This study introduces a novel deep learning model to predict charged particle beam dynamics. The framework accurately estimates upstream phase space from downstream measurements, addressing computational challenges in accelerator physics.
Area of Science:
- Accelerator Physics
- Computational Physics
- Machine Learning
Background:
- Charged particle dynamics in electromagnetic fields present complex spatiotemporal challenges.
- Existing physics-based simulators are computationally intensive, hindering online inverse problem solving.

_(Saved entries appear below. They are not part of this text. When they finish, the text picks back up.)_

### src/rtl/wdt_pkg.sv
package wdt_pkg;

  localparam int SECS_W = 8;

  typedef enum logic [1:0] {
    ACT_OFF  = 2'b00,
    ACT_NMI  = 2'b01,
    ACT_RST  = 2'b10,
    ACT_RST2 = 2'b11
  } wdt_action_e;

  // Period strap code to whole seconds; unused codes fall back to 1 s.
  function automatic logic [SECS_W-1:0] period_secs(input logic [2:0] code);
    logic [SECS_W-1:0] s;
    case (code)
      3'b111:  s = SECS_W'(1);
      3'b110:  s = SECS_W'(2);
      3'b101:  s = SECS_W'(10);
      3'b100:  s = SECS_W'(20);
      3'b011:  s = SECS_W'(110);
      3'b010:  s = SECS_W'(220);
      default: s = SECS_W'(1);
    endcase
    return s;
  endfunction

endpackage

### src/rtl/wdt_decode.sv
module wdt_decode #(
  parameter int          ADDR_W   = 16,
  parameter logic [15:0] ARM_ADDR = 16'h0443,
  parameter logic [15:0] OFF_ADDR = 16'h0045
) (
  input  logic              clk,
  input  logic              rst,
  input  logic              rd_strobe,
  input  logic [ADDR_W-1:0] rd_addr,
  output logic              arm_hit,
  output logic              off_hit
);

  localparam logic [ADDR_W-1:0] ARM_A = ADDR_W'(ARM_ADDR);
  localparam logic [ADDR_W-1:0] OFF_A = ADDR_W'(OFF_ADDR);

  always_comb begin
    arm_hit = rd_strobe && (rd_addr == ARM_A);
    off_hit = rd_strobe && (rd_addr == OFF_A);
  end

  // a single strobe decodes to at most one port
  assert_one_port_R10: assert property (@(posedge clk) disable iff (rst)
    $onehot0({arm_hit, off_hit}));

endmodule

### src/rtl/wdt_prescaler.sv
module wdt_prescaler #(
  parameter int CLK_HZ = 50_000_000
) (
  input  logic clk,
  input  logic rst,
  input  logic run,
  input  logic clr,
  output logic tick
);

  localparam int PRE_W = (CLK_HZ > 1) ? $clog2(CLK_HZ) : 1;
  localparam logic [PRE_W-1:0] LAST = PRE_W'(CLK_HZ - 1);

  logic [PRE_W-1:0] cnt;

  always_ff @(posedge clk) begin
    if (rst || clr || !run) cnt <= '0;
    else if (cnt == LAST)   cnt <= '0;
    else                    cnt <= cnt + 1'b1;
  end

  always_comb tick = run && (cnt == LAST);

  // after a tick the prescaler always restarts from zero
  assert_restart_after_tick_R11: assert property (@(posedge clk) disable iff (rst)
    tick |=> (cnt == '0));

endmodule

### src/rtl/wdt_counter.sv
module wdt_counter
  import wdt_pkg::*;
(
  input  logic              clk,
  input  logic              rst,
  input  logic              arm_hit,
  input  logic              off_hit,
  input  logic              tick,
  input  logic [2:0]        period_strap,
  output logic              enabled,
  output logic [SECS_W-1:0] secs_left,
  output logic              expire
);

  logic last_sec;

  always_comb begin
    last_sec = (secs_left == SECS_W'(1));
    expire   = enabled && tick && last_sec && !arm_hit && !off_hit;
  end

  always_ff @(posedge clk) begin
    if (rst || off_hit) begin
      enabled   <= 1'b0;
      secs_left <= '0;
    end else if (arm_hit) begin
      enabled   <= 1'b1;
      secs_left <= period_secs(period_strap);
    end else if (enabled && tick) begin
      if (last_sec) begin
        enabled   <= 1'b0;
        secs_left <= '0;
      end else begin
        secs_left <= secs_left - 1'b1;
      end
    end
  end

  // a disarm read always leaves the block idle
  assert_off_idles_R5: assert property (@(posedge clk) disable iff (rst)
    off_hit |=> (!enabled && secs_left == '0));

  // an arm/reload read always leaves the block armed with a nonzero count
  assert_reload_arms_R4: assert property (@(posedge clk) disable iff (rst)
    arm_hit |=> (enabled && secs_left != '0));

  // an armed count is never zero
  assert_armed_nonzero_R11: assert property (@(posedge clk) disable iff (rst)
    enabled |-> (secs_left != '0));

  // a tick with no read lowers the count by one
  assert_tick_decrements_R11: assert property (@(posedge clk) disable iff (rst)
    (enabled && tick && !arm_hit && !off_hit && secs_left > SECS_W'(1))
      |=> (secs_left == $past(secs_left) - 1'b1));

  // expiry disarms the watchdog
  assert_expire_disarms_R6: assert property (@(posedge clk) disable iff (rst)
    expire |=> !enabled);

endmodule

### src/rtl/wdt_action.sv
module wdt_action
  import wdt_pkg::*;
#(
  parameter int RST_PULSE_CLKS = 16
) (
  input  logic       clk,
  input  logic       rst,
  input  logic       expire,
  input  logic [1:0] action_strap,
  output logic       nmi_o,
  output logic       reset_o
);

  localparam int RST_W = $clog2(RST_PULSE_CLKS + 1);
  localparam logic [RST_W-1:0] RST_LOAD = RST_W'(RST_PULSE_CLKS - 1);

  wdt_action_e act;
  logic        want_nmi, want_rst;
  logic [RST_W-1:0] rst_cnt;

  always_comb begin
    act      = wdt_action_e'(action_strap);
    want_nmi = expire && (act == ACT_NMI);
    want_rst = expire && (act == ACT_RST || act == ACT_RST2);
  end

  always_ff @(posedge clk) begin
    if (rst) begin
      nmi_o   <= 1'b0;
      reset_o <= 1'b0;
      rst_cnt <= '0;
    end else begin
      nmi_o <= want_nmi;
      if (want_rst) begin
        reset_o <= 1'b1;
        rst_cnt <= RST_LOAD;
      end else if (rst_cnt != '0) begin
        rst_cnt <= rst_cnt - 1'b1;
      end else begin
        reset_o <= 1'b0;
      end
    end
  end

  // NMI is a single-clock pulse
  assert_nmi_single_R7: assert property (@(posedge clk) disable iff (rst)
    nmi_o |=> !nmi_o);

  // the two expiry outputs never overlap
  assert_outputs_exclusive_R9: assert property (@(posedge clk) disable iff (rst)
    !(nmi_o && reset_o));

  // an expiry with the action off drives nothing new
  assert_off_silent_R9: assert property (@(posedge clk) disable iff (rst)
    (expire && act == ACT_OFF) |=> (!nmi_o && !$rose(reset_o)));

  // reset pulse length measured by a checker counter
  logic [RST_W:0] hi_len;
  always_ff @(posedge clk) begin
    if (rst)          hi_len <= '0;
    else if (reset_o) hi_len <= hi_len + 1'b1;
    else              hi_len <= '0;
  end

  assert_rst_len_R8: assert property (@(posedge clk) disable iff (rst)
    $fell(reset_o) |-> (hi_len == (RST_W+1)'(RST_PULSE_CLKS)));

endmodule

### src/rtl/io_watchdog.sv
module io_watchdog
  import wdt_pkg::*;
#(
  parameter int          CLK_HZ         = 50_000_000,
  parameter int          RST_PULSE_CLKS = 16,
  parameter int          ADDR_W         = 16,
  parameter logic [15:0] ARM_ADDR       = 16'h0443,
  parameter logic [15:0] OFF_ADDR       = 16'h0045
) (
  input  logic              clk,
  input  logic              rst,
  input  logic              rd_strobe,
  input  logic [ADDR_W-1:0] rd_addr,
  input  logic [2:0]        period_strap,
  input  logic [1:0]        action_strap,
  output logic              wdt_nmi,
  output logic              wdt_reset,
  output logic              wdt_enabled,
  output logic [7:0]        wdt_secs_left
);

  logic arm_hit, off_hit, tick, expire;
  logic [SECS_W-1:0] secs;

  wdt_decode #(
    .ADDR_W   (ADDR_W),
    .ARM_ADDR (ARM_ADDR),
    .OFF_ADDR (OFF_ADDR)
  ) u_decode (
    .clk       (clk),
    .rst       (rst),
    .rd_strobe (rd_strobe),
    .rd_addr   (rd_addr),
    .arm_hit   (arm_hit),
    .off_hit   (off_hit)
  );

  wdt_prescaler #(.CLK_HZ(CLK_HZ)) u_prescaler (
    .clk  (clk),
    .rst  (rst),
    .run  (wdt_enabled),
    .clr  (arm_hit),
    .tick (tick)
  );

  wdt_counter u_counter (
    .clk          (clk),
    .rst          (rst),
    .arm_hit      (arm_hit),
    .off_hit      (off_hit),
    .tick         (tick),
    .period_strap (period_strap),
    .enabled      (wdt_enabled),
    .secs_left    (secs),
    .expire       (expire)
  );

  wdt_action #(.RST_PULSE_CLKS(RST_PULSE_CLKS)) u_action (
    .clk          (clk),
    .rst          (rst),
    .expire       (expire),
    .action_strap (action_strap),
    .nmi_o        (wdt_nmi),
    .reset_o      (wdt_reset)
  );

  always_comb wdt_secs_left = 8'(secs);

endmodule

### config.mk
export PLATFORM = sky130hd
export DESIGN_NAME = io_watchdog
export DESIGN_NICKNAME = d
export VERILOG_FILES = /design/src/rtl/wdt_pkg.sv /design/src/rtl/wdt_decode.sv /design/src/rtl/wdt_prescaler.sv /design/src/rtl/wdt_counter.sv /design/src/rtl/wdt_action.sv /design/src/rtl/io_watchdog.sv
export SDC_FILE = /design/constraint.sdc
export NUM_CORES = 1
export LEC_CHECK = 0
export ABC_AREA = 1
export BUFFER_PORTS_ARGS = -buffer_cell sky130_fd_sc_hd__buf_4
export CAP_MARGIN = 20
export CORE_MARGIN = 1.5
export CORE_UTILIZATION = 45
export CTS_CLUSTER_SIZE = 16
export DETAILED_ROUTE_END_ITERATION = 10
export PLACE_DENSITY = 0.65
export SLEW_MARGIN = 10
export SYNTH_ARGS = -nofsm -noshare
export SYNTH_HDL_FRONTEND = slang
export SYNTH_SLANG_ARGS = --single-unit
### constraint.sdc
create_clock -name clk -period 4.2 [get_ports clk]
set_input_delay 1.26 -clock clk [delete_from_list [all_inputs] [get_ports clk]]
set_output_delay 1.26 -clock clk [all_outputs]
set_load 0.02 [all_outputs]
# Word-level counts from Yosys, hierarchy flattened
# Cells that the tools add are included.
# totals
reg_bits	42
inputBits	24
out_inout_bits	11
elab_cells	57
# classes
addsub	3
eq_ne	13
mux	11
n_reduce_logical	23
# op_table
operator	n
8-bit one-hot mux with 5 select lines	1
26-bit by 1-bit adder with 26-bit output (second input constant)	1
26-bit equality test (second input constant)	1
8-bit two-way mux	3
16-bit by 11-bit equality test with 1-bit output (second input constant)	1
16-bit by 7-bit equality test with 1-bit output (second input constant)	1
3-bit equality test (second input constant)	3
1-bit logical AND	9
8-bit by 1-bit equality test with 1-bit output (second input constant)	1
4-bit two-way mux	2
8-bit by 1-bit subtractor with 8-bit output (second input constant)	1
3-bit by 2-bit equality test with 1-bit output (second input constant)	2
2-bit nonzero test	3
1-bit two-way mux	5
5-bit nonzero test	1
5-bit by 1-bit subtractor with 5-bit output (second input constant)	1
2-bit equality test (second input constant)	2
1-bit logical OR	4
2-bit OR reduction	2
1-bit zero test	3
2-bit by 1-bit equality test with 1-bit output (second input constant)	1
2-bit by 1-bit != test with 1-bit output (second input constant)	1
2-bit AND reduction	1

# Depth between registers and ports, before layout
# depth
depth_word	8
ltp_mapped	11
ltp_nobuf	11

# Cells and area by module
# From an unflattened synthesis, not the netlist that was laid out.
# hier_totals
cells_unflattened	392
hier_area_um2	2521.2
# by_module_without_submodules
module	n_inst	cells_per_inst	area_each_um2	seq_area_each_um2
wdt_prescaler	1	217	1410.1	520.5
wdt_counter	1	103	635.6	180.2
wdt_action	1	48	366.6	140.1
wdt_decode	1	24	108.9	0.0

# Least setup slack after synthesis
# Ideal clock, no wire load.
# synth_path
path_kind	input port to flip-flop
startpoint	in rd_addr[5]
endpoint	reg u_counter.secs_left[2]
setup_ps	117
arrival_ps	2110
required_ps	4083
path_slack_ps	1973
stages	8
path_buffers	0
path_cell_list	nor2_1 nand3_1 nor2_1 nand3_1 nand2_1 inv_1 nor2_1 nor2_1
# synth_via
elab_chain_cells	3
word_cells_on_any_way	7
cone_classes	eq/ne: 2; mux: 1; reduce/logical: 4
# synth_lines
item	line_no	source
start: declaration	io_watchdog.sv:13	input logic [ADDR_W-1:0] rd_addr,
16-bit by 11-bit equality test with 1-bit output or 16-bit by 7-bit equality test with 1-bit output (tied branches)	wdt_decode.sv:18, wdt_decode.sv:19	
1-bit logical AND (on tied branches)	wdt_decode.sv:18, wdt_decode.sv:19	
8-bit two-way mux, or another cell as far along	wdt_counter.sv:26	end else if (arm_hit) begin
end signal: assignment	wdt_counter.sv:28	secs_left <= period_secs(period_strap);
end signal: assignment	wdt_counter.sv:34	secs_left <= secs_left - 1'b1;
end: declaration	wdt_counter.sv:11	output logic [SECS_W-1:0] secs_left,
# Parallel ways exist; a longest one is shown, timed or not.
# A chain may end at the register's enable or synchronous reset.

# Worst setup path in the final report
# layout_path
startpoint	in rd_addr[10]
endpoint	reg u_prescaler.cnt[10]
# layout_via
elab_chain_cells	5
# layout_lines
item	line_no	source
16-bit by 11-bit equality test with 1-bit output	wdt_decode.sv:18	arm_hit = rd_strobe && (rd_addr == ARM_A);
1-bit logical AND	wdt_decode.sv:18	
1-bit logical OR (2 in series)	wdt_prescaler.sv:17	if (rst || clr || !run) cnt <= '0;
2-bit OR reduction (no source line)	n/a	
end signal: assignment	wdt_prescaler.sv:19	else cnt <= cnt + 1'b1;
end: declaration	wdt_prescaler.sv:14	logic [PRE_W-1:0] cnt;
# No other way between the ends.

==> run summary <==
period utilisation layout - 57.84%
YS warnings - 0
fin cells - 545
crit-path max FO - 19
worst rel slew slack - 69.32%
GR Overflow Total - 0
Post-Synth Simple-Gate Area - 44.96%
Synth Area in Compound Gates - 5.369%
post-synthesis mux area share - 0%
initial antenna violation count - 0
synth cell count leaders - nand2_1, nor2_1, inv_1, dfxtp_1, nand3_1
Post-synth ARST share - 0%
worst hold path depth - 1
number of diodes - 0
WL final - 6.167 mm
Final min period - 2429 ps
Final Power - 0.8707 mW
Vias per Instance - 4.763
Die W - 80.18 um
drt initial violations - 162
Worst Skew - 7.174 ps
dpl hpwl - 4.921 mm
Clock transition at path regs - 80 ps
Initial Util - 47.50%
Syn Area/Cell - 6.161 um2
XOR/XNOR share of the synthesized area - 6.209%
Critical Path Start Type - input port
overall die height - 80.18 um
CP required - 4420 ps
clk buf depth - 2
Main synth FF type - dfxtp_1
Sinks on Clock Net - 42
PwrDens - 280.6 nW/um2
Yosys top cell area share - 31.37%
CTS Hold Bufs - 0
CTS Buf Count - 5
Final Hold Vio Count - 0
Worst Setup End Kind - flop
ranking of synthesized cells by area - dfxtp_1, nand2_1, nor2_1, inv_1, nand3_1
most frequent cell after synthesis - nand2_1
IR drop worst, VDD - 0.2742 mV
Synth Instances - 435
final antenna-violating net count - 0
setup violators final - 0
CTS H-tree lvls - 2
GP Congestion - 0.8646
Root Driver - clkbuf_8
worst skew pair latency - 300 ps
status - finished, final reports clean
first drt pass iteration count - 4
max-cap viol count - 0
Crit path max-delay family - simple AND/OR/NAND/NOR gates
# DRC - 0
Max stage delay on crit path - 320 ps
Post-Synth Adder-Cell Area - 1.867%
setup repair after global routing missed its margin - false
Post-CTS Resized - 0
CP cell instances - buf_4 > inv_1 > nor2_1 > nand2_1 > nor2_1 > nand3_1 > nand3_1 > nor2_4 > inv_6 > nor3_1
register area share after synthesis - 31.37%
total global-route track usage - 20.29%
number of port buffers - 34
Final Util - 55.00%
leakage dissipation - 1.357 nW
critical path depth - 10
setup_tns - 0 ps
syn_nets - 463
worst r2r path cells - 10
Die Area - 6428 um2
# placed instances - 537
site row count - 27
crit path kind - input port to flop
Synth area leader - dfxtp_1
CP Data Arrival Time - 2650 ps
register bit count reported by yosys - 42
Hold Path Class - flop to flop
f_max - 411.7 MHz
routed length per instance - 11.32 um
CTS tree - yes
core footprint - 5642 um2
Worst-Margin Slew - 456.7 ps
CP bufs+invs - 3
max-slew violation count - 0
total number of vias - 2,596
Layout area overhead - 15.78%
synth unique cells - 29
EDFF count, synth - 0
crit path max-delay cell type - nand3_1
mapped cell area - 2680 um2
Setup Fix Bufs, Post-CTS - 0
largest net degree at the start of global routing - 20
I/O pins - 35
vias in the first global route - 2,279
largest family of logic cells by synthesized area - simple AND/OR/NAND/NOR gates
layout cell share with drive strength beyond 1 - 13.11%
wire length of the first global-routing pass - 10.32 mm
Layout Nets - 500
==> state kept, by name, indices dropped and copies added (netlist names) <==
| register | flops |
|---|---|
| u_action.nmi_o | 1 |
| u_action.reset_o | 1 |
| u_action.rst_cnt | 5 |
| u_counter.enabled | 1 |
| u_counter.secs_left | 8 |
| u_prescaler.cnt | 26 |
==> final timing paths <==
check                                   startpoint                endpoint  slack, ps
worst max-delay path                   rd_addr[10]     u_prescaler.cnt[10]       1770
worst min-delay path            u_prescaler.cnt[0]      u_prescaler.cnt[0]        450
worst max register to register  u_prescaler.cnt[0]  u_counter.secs_left[2]       2400
worst min register to register  u_prescaler.cnt[0]      u_prescaler.cnt[0]        450
==> logic make-up after synthesis <==
kind of cell | after synthesis
fa+ha+maj | 4
compound gates | 28
buf+inv | 68
xor+xnor | 19
simple gates | 274
flops | 42
==> cell usage in the layout, fill, tap and decap left out <==
master	n
nand3b_1	4
nand2_1	114
nor3b_1	1
clkbuf_8	5
ha_1	4
a21oi_1	20
nor2_4	3
o21bai_1	1
or2_2	3
nor3_1	22
inv_2	2
nand3_2	1
dfxtp_1	42
inv_1	61
nor2_2	7
bufinv_16	1
nor2_1	77
clkbuf_1	2
nand3_1	28
xor2_1	11
and2_1	1
a31oi_1	1
inv_6	1
nor4_2	1
or2_0	1
buf_4	34
nand2_2	4
nand4_1	7
o21ai_0	6
xnor2_1	8
==> power by group <==
group / switching, mW / internal (mW)
combinational: 0.0708 / 0.0564
sequential: 0.00740 / 0.414
clock: 0.144 / 0.178
==> per-stage QoR <==
| step | hold WS, ps | worst slack [ps] | area, um2 |
|---|---|---|---|
| after floorplan | 417.5 | 1973 | 2680 |
| after global placement | 426.3 | 1505 | 2997 |
| after detailed placement | 439.9 | 1451 | 2997 |
| after CTS | 449.8 | 1766 | 3103 |
| after global routing | 482.9 | 1616 | 3103 |
| final | 448.8 | 1771 | 3103 |
==> layout make-up <==
class	count	area, um2
Fill cell	600	2539
Multi-Input combinational cell	325	1565
Sequential cell	42	840.8
Timing Repair Buffer	34	255.2
Inverter	64	245.2
Tap cell	72	90.09
Clock buffer	7	76.32
Clock inverter	1	30.03
==> layer usage <==
metal  GRT usage, %  wire length, um  vias to the layer above
li1               -                -                     1421
met1          30.19             3159                     1115
met2          30.17             2619                       55
met3          3.750              355                        5
met4          4.138               32                        0
met5              0                0                        -
Power figures use the tool's default switching activity.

- Estimating upstream six-dimensional (6D) phase space from downstream measurements is a critical inverse problem in accelerators.
Purpose of the Study:
- To develop a computationally efficient model for temporal inversion of charged particle beam dynamics.
- To enable accurate prediction of upstream 6D phase space from downstream measurements.
- To incorporate and propagate uncertainty in predictions for robust accelerator modeling.
Main Methods:
- A two-step, self-supervised deep learning framework combining a conditional variational autoencoder (CVAE) and a long short-term memory (LSTM) network.
- CVAE projects 6D phase space into a lower-dimensional latent distribution.
- LSTM autoregressively learns inverse temporal dynamics within the latent space.
Main Results:
- The coupled CVAE-LSTM model successfully predicts 6D phase space projections across upstream accelerating sections.
- The model utilizes single or multiple downstream measurements as input for predictions.
- Aleatoric uncertainty from input data is captured and propagated, providing uncertainty bounds for upstream predictions.
Conclusions:
- The proposed reverse latent evolution model offers an efficient solution for inverse problems in charged particle beam dynamics.
- The framework demonstrates robustness to input perturbations by effectively propagating uncertainty.
- This approach enhances the utility of deep learning for online accelerator analysis and control.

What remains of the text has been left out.